With Thanksgiving vastly approaching and Christmas a little under a month away, there is still time to ditch the traditional Christmas home to visit family or friends.
Whether you’re looking to put a new stamp on your passport and keep things domestic with a destination in the States, xoNecole has you covered with a few hotspots for those itching to go somewhere cold (but with cozy vibes) this holiday season.
Aspen, Colorado
Our Christmas queen, Mariah Carey, has been taking an annual trip to this snowy destination since 1997, just three years after dropping the track that would make her the unofficial (but official to us) ambassador of the winter holiday.
Aside from being a key vacation spot for one of the culture’s greatest musicians, Aspen also offers travelers access to world-class skiing and snowboarding and four distinct mountains that provide the perfect backdrop for a winter vacation.
Whistler, British Columbia, Canada
Home to the largest ski resort in North America, Whistler Blackcomb, this destination is located in the Coast Mountain Range and is about 75 miles north of Vancouver.
From luxury spas like Scandinave Spa Whistler to Olympic Park, this is another top winter vacation spot that offers a unique experience for people who love snow and the thrill of a good adventure.
Western Massachusetts
Dubbed the place for a magical holiday escape, Springfield, Massachusetts, blends the warmth of small-town charm with unforgettable experiences like Grinchmas at Springfield Museums, Winterlights at Naumkeag in Stockbridge, Historic Deerfield’s Winter Frolic, and many others.
This destination offers something for all ages, and it’s close to home, making it all the more reason to place on your radar for a winter getaway.
Rovaniemi, Finland
If you want to really get into the Christmas spirit, this just may be the place for you. As the official home to Saint Nick himself, Rovaniemi, Finland offers reindeer sleigh rides, the opportunity to stay in a glass igloo, as well as an opportunity to experience the Santa Claus Village.

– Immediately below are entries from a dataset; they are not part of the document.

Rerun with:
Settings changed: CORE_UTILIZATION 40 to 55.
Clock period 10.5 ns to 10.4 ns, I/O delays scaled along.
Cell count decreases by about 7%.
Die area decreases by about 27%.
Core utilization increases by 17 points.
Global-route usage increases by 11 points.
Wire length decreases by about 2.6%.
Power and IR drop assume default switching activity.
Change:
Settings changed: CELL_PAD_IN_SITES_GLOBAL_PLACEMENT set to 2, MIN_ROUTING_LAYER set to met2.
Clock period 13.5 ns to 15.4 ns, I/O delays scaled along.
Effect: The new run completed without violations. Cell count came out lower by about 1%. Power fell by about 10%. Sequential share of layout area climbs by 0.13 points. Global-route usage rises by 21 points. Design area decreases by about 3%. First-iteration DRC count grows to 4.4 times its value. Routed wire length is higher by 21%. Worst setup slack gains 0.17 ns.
==> 09-11: inputs <==
Design Top_1553B_APB, start of the top module:
module Top_1553B_APB
(
  APB_CLK,
  APB_RESETn,
  APB_RDATA,
  APB_READY,
  APB_SLVERR,
  APB_STRB,
  APB_PROT, 
  APB_ADDR,
  APB_ENABLE,
  APB_WRITE,
  APB_WDATA,
  APB_SEL,
  rx0_1553,
  tx0_1553,
  tx0_en,
  rx1_1553,
  tx1_1553,
  tx1_en
);
make LEC_CHECK=0 ABC_AREA=0 CAP_MARGIN=20 CELL_PAD_IN_SITES_DETAIL_PLACEMENT=0 CORE_MARGIN=2 CORE_UTILIZATION=72 CTS_CLUSTER_SIZE=46 GPL_ROUTABILITY_DRIVEN=0 GPL_TIMING_DRIVEN=1 MAX_ROUTING_LAYER=met5 MIN_ROUTING_LAYER=met1 PLACE_DENSITY_LB_ADDON=0.03 SETUP_SLACK_MARGIN=0.7 SLEW_MARGIN=20 finish   # period 2.38 ns
run.sh (not shown) runs the stock make flow with config.mk's settings and CLKGATE_MAP_FILE=.
==> 06-18: changes against 09-11 <==
ABC_AREA = 1   (was 0)
CELL_PAD_IN_SITES_DETAIL_PLACEMENT = default   (was 0)
CTS_CLUSTER_DIAMETER = 203   (was default)
CTS_CLUSTER_SIZE = default   (was 46)
GPL_ROUTABILITY_DRIVEN = default   (was 0)
GPL_TIMING_DRIVEN = default   (was 1)
MAX_ROUTING_LAYER = met4   (was met5)
MIN_ROUTING_LAYER = default   (was met1)
SETUP_SLACK_MARGIN = 1.75   (was 0.7)
==> flow/constraint.sdc (replaced) <==
create_clock -name core_clock -period 6.06 [get_ports {APB_CLK}]
set_input_delay 1.2120 -clock core_clock [delete_from_list [all_inputs] [get_ports {APB_CLK}]]
set_output_delay 1.2120 -clock core_clock [all_outputs]
set_load 0.01 [all_outputs]
==> comparison <==
06-18 completed without violations. 09-11 finished but fails on negative setup slack. In 09-11 the sequential power is larger than in 06-18, by 150%. Of 09-11 and 06-18, 06-18 has the higher synthesized area (gap about 4.3%, measured against 06-18). Against 09-11, the clock skew of 06-18 is lower by 0.042 ns. Between 09-11 and 06-18, the lower worst setup slack is in 09-11 (gap 3.2 ns). Of 09-11 and 06-18, 06-18 has the higher hold slack (gap 0.35 ns). In 06-18 the first-iteration DRC count is lower than in 09-11, by 36%. Between 09-11 and 06-18, the lower wire length is in 06-18 (gap about 43%, measured against 06-18). Between 06-18 and 09-11, the lower sequential share of layout area is in 09-11 (gap 3.6 points). In 06-18 the clock-buffer cell count is higher than in 09-11, by 6. The clock power of 09-11 is 2.8 times that of 06-18.
==> inputs of exp/sierra <==
## System
module System(
	clk,
	rst,
	mbed,
	select,
	GreenBlueServoOut,
	RedServoOut,
	BinRecycleServoOut,
	RedBlueServoOut,
	GreenOtherServoOut,
	dispenseBlueLED,
	dispenseComplete,
	dispenseGreenLED,
	dispenseRedLED,
	mainState,
	mbedOutput,
	results,
	sortBlueLED,
	sortComplete,
	sortGreenLED,
	sortRedLED
);
input	clk;
input	rst;
input	[6:0] mbed;
input	[0:0] select;
output	GreenBlueServoOut;
output	RedServoOut;
output	BinRecycleServoOut;
output	RedBlueServoOut;
output	GreenOtherServoOut;
output	[0:0] dispenseBlueLED;
output	[0:0] dispenseComplete;
output	[0:0] dispenseGreenLED;
output	[0:0] dispenseRedLED;
output	[4:0] mainState;
output	[2:0] mbedOutput;
output	[2:0] results;
output	[0:0] sortBlueLED;
output	[0:0] sortComplete;
output	[0:0] sortGreenLED;
output	[0:0] sortRedLED;
wire	[1:0] conDispenseColour;
wire	[0:0] conDispenseStart;
wire	[2:0] conSortColour;
wire	[0:0] conSortStart;
wire	[2:0] controllerOutput;
wire	[0:0] dispenseComplete_ALTERA_SYNTHESIZED;
wire	[9:0] mainBinRecycle;
  ...
clock: 3.16 ns
lec_check: 0
abc_area: 1
cap_margin: 20
core_aspect_ratio: 0.5
core_margin: 2
core_utilization: 72
cts_cluster_diameter: 298
cts_cluster_size: 15
place_density_lb_addon: 0.21
setup_slack_margin: 0.95
slew_margin: 20
run.sh (not shown) runs the stock make flow with config.mk's settings and CLKGATE_MAP_FILE=.
==> exp/xenon (differences from exp/sierra) <==
- ABC_AREA: 1 -> default
- CORE_ASPECT_RATIO: 0.5 -> default
- CTS_CLUSTER_DIAMETER: 298 -> default
- CTS_CLUSTER_SIZE: 15 -> 10
- PLACE_DENSITY_LB_ADDON: 0.21 -> 0.19
- SETUP_SLACK_MARGIN: 0.95 -> 0.93
==> out/metrics.yaml <==
grt:
  grtUsageMet3_pct: 4.49
  gr-usage-met2_pct: 49.8
run_status:
  status: "no timing/DRC/antenna violations"
synth:
  compound_area_share_pct: 11.3
  syn_avg_cell_area_um2: 8.74
placement:
  place_area_um2: 18100
layout:
  sh_comb_area_pct: 45.8
power:
  swShare_pct: 22.0
critical_path:
  cp_data_arrival_time_ns: 2.64
# the run above: exp/xenon

==> out/metrics.yaml <==
synth:
  compound_area_share_pct: 12.7
  syn_avg_cell_area_um2: 7.25
critical_path:
  cp_data_arrival_time_ns: 1.52
grt:
  gr-usage-met2_pct: 51.2
run_status:
  status: "no timing/DRC/antenna violations"
power:
  swShare_pct: 24.1
# the run above: exp/sierra


==> trial 90: inputs <==
Starting RTL as in the previous note.
==> flow/design.v (excerpt) <==
module System(
	clk,
	rst,
	mbed,
	select,
	GreenBlueServoOut,
	RedServoOut,
	BinRecycleServoOut,
	RedBlueServoOut,
	GreenOtherServoOut,
	dispenseBlueLED,
	dispenseComplete,
	dispenseGreenLED,
	dispenseRedLED,
	mainState,
	mbedOutput,
	results,
	sortBlueLED,
	sortComplete,
	sortGreenLED,
	sortRedLED
);
==> flow/config.mk <==
export PLATFORM = sky130hd
export DESIGN_NAME = System
export DESIGN_NICKNAME = System
export VERILOG_FILES = /design/flow/design.v
export SDC_FILE = /design/flow/constraint.sdc
export NUM_CORES = 4
export LEC_CHECK = 0
export ABC_AREA = 1
export CAP_MARGIN = 0
export CORE_ASPECT_RATIO = 0.5
export CORE_MARGIN = 2
export CORE_UTILIZATION = 72
export CTS_CLUSTER_DIAMETER = 298
export CTS_CLUSTER_SIZE = 14
export PLACE_DENSITY_LB_ADDON = 0.19
export SETUP_SLACK_MARGIN = 0.95
export SLEW_MARGIN = 20
==> flow/constraint.sdc <==
create_clock -name core_clock -period 3.16 [get_ports {clk}]
set_input_delay 0.6320 -clock core_clock [delete_from_list [all_inputs] [get_ports {clk}]]
set_output_delay 0.6320 -clock core_clock [all_outputs]
set_load 0.01 [all_outputs]
==> build 81 (differences from trial 90) <==
==> flow/config.mk (replaced) <==
export PLATFORM = sky130hd
export DESIGN_NAME = System
export DESIGN_NICKNAME = System
export VERILOG_FILES = /design/flow/design.v
export SDC_FILE = /design/flow/constraint.sdc
export NUM_CORES = 4
export LEC_CHECK = 0
export ABC_AREA = 1
export CAP_MARGIN = 20
export CORE_MARGIN = 2
export CORE_UTILIZATION = 72
export SLEW_MARGIN = 20
==> flow/constraint.sdc (replaced) <==
create_clock -name core_clock -period 5.27 [get_ports {clk}]
set_input_delay 1.0540 -clock core_clock [delete_from_list [all_inputs] [get_ports {clk}]]
set_output_delay 1.0540 -clock core_clock [all_outputs]
set_load 0.01 [all_outputs]
==> build 26 (differences from trial 90) <==
==> flow/config.mk (replaced) <==
export PLATFORM = sky130hd
export DESIGN_NAME = System
export DESIGN_NICKNAME = System
export VERILOG_FILES = /design/flow/design.v
export SDC_FILE = /design/flow/constraint.sdc
export NUM_CORES = 4
export LEC_CHECK = 0
export ABC_AREA = 0
export CAP_MARGIN = 20
export CORE_MARGIN = 2
export CORE_UTILIZATION = 72
export CTS_CLUSTER_DIAMETER = 61
export CTS_CLUSTER_SIZE = 10
export HOLD_SLACK_MARGIN = 0.29
export PLACE_DENSITY_LB_ADDON = 0.12
export SETUP_SLACK_MARGIN = 0.93
export SLEW_MARGIN = 20
==> summary of the runs <==
The lowest routed wire length belongs to build 26, the highest to trial 90.
Build 26 completed with no timing, DRC or antenna violations. Build 81 finished with timing, DRC and antenna clean. Trial 90 passed the timing, DRC and antenna checks.
The highest combinational power belongs to trial 90, the lowest to build 81.
The highest count of clock-buffer cells in the layout belongs to build 81, the lowest to trial 90.
Via count: trial 90 > build 81 > build 26.
In build 26 the synthesized cell count is lower than in trial 90, by 22%.
Register-to-register slack: trial 90 is higher than build 26 (210 ps).
Between build 26 and trial 90, the lower non-clock buffer count is in trial 90 (gap 16).
Of trial 90 and build 81, trial 90 has the higher clock power (gap 27%, measured against build 81).
Power: build 26 is larger than build 81 (59%).
Cell area: build 81 > trial 90 > build 26.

Lake Tahoe, California/Nevada
Who says that visits to the lake house are only reserved for summer vacation? A winter trip to Lake Tahoe is equipped with stunning lake views and top-notch ski resorts, including Heavenly and Northstar.
Chamonix, France
Sitting at the base of Mont Blanc, Chamonix, France, is known for its skiing and mountaineering. This destination is home to the Aiguille du Midi cable car, the charming Alpine village, and is also close to various other European ski destinations.
Northeastern Pennsylvania
This area of the U.S. state is home to the Poconos Mountains, whose renowned ski resorts include Camelback Mountain, Blue Mountain, and Jack Frost Big Boulder. Whether you’re a ski expert, a beginner, or just there for the vibes, this destination makes for a winter vacation that balances fun adventures and cozy getaways. Additionally, Pennsylvania is home to the Christmas Tree Capital of the world.